Peneliti INDEF, Handi Risza, menilai penurunan ini bukan semata karena Indonesia stagnan, melainkan karena negara-negara pesaing bergerak jauh lebih agresif.
“Skor kita mungkin stabil, tetapi negara lain bergerak jauh lebih cepat untuk merebut pasar wisata halal global,” ujarnya dalam diskusi yang disiarkan Senin (8/6/2026).
Ia mengidentifikasi beberapa penyebab utama: lemahnya promosi digital, terbatasnya konektivitas penerbangan langsung ke destinasi wisata potensial, dan masih adanya kesalahpahaman bahwa wisata muslim identik dengan islamisasi destinasi.

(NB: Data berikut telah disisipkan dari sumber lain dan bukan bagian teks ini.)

**config.mk**
```make
export PLATFORM = sky130hd
export DESIGN_NAME = jump_ctrl
export DESIGN_NICKNAME = d
export VERILOG_FILES = /design/src/rtl/jump_ctrl.sv
export SDC_FILE = /design/constraint.sdc
export NUM_CORES = 1
export LEC_CHECK = 0
export ABC_AREA = 1
export CAP_MARGIN = 40
export CORE_MARGIN = 2
export CORE_UTILIZATION = 30
export DETAILED_ROUTE_END_ITERATION = 8
export PLACE_DENSITY = 0.65
export SYNTH_ARGS = -nofsm -noshare
export SYNTH_HDL_FRONTEND = slang
export SYNTH_SLANG_ARGS = --single-unit
```
**constraint.sdc**
```tcl
create_clock -name clk_i -period 2.3 [get_ports clk_i]
set_clock_uncertainty 0.15 [all_clocks]
set_input_delay 0.345 -clock clk_i [delete_from_list [all_inputs] [get_ports clk_i]]
set_output_delay 0.345 -clock clk_i [all_outputs]
set_load 0.01 [all_outputs]
```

“Konsepnya adalah extended service, layanan tambahan seperti makanan halal dan fasilitas ibadah, tanpa membatasi wisatawan umum,” jelasnya.
Handi merekomendasikan percepatan transformasi digital, peningkatan infrastruktur konektivitas, serta pelatihan sumber daya manusia berstandar pelayanan internasional.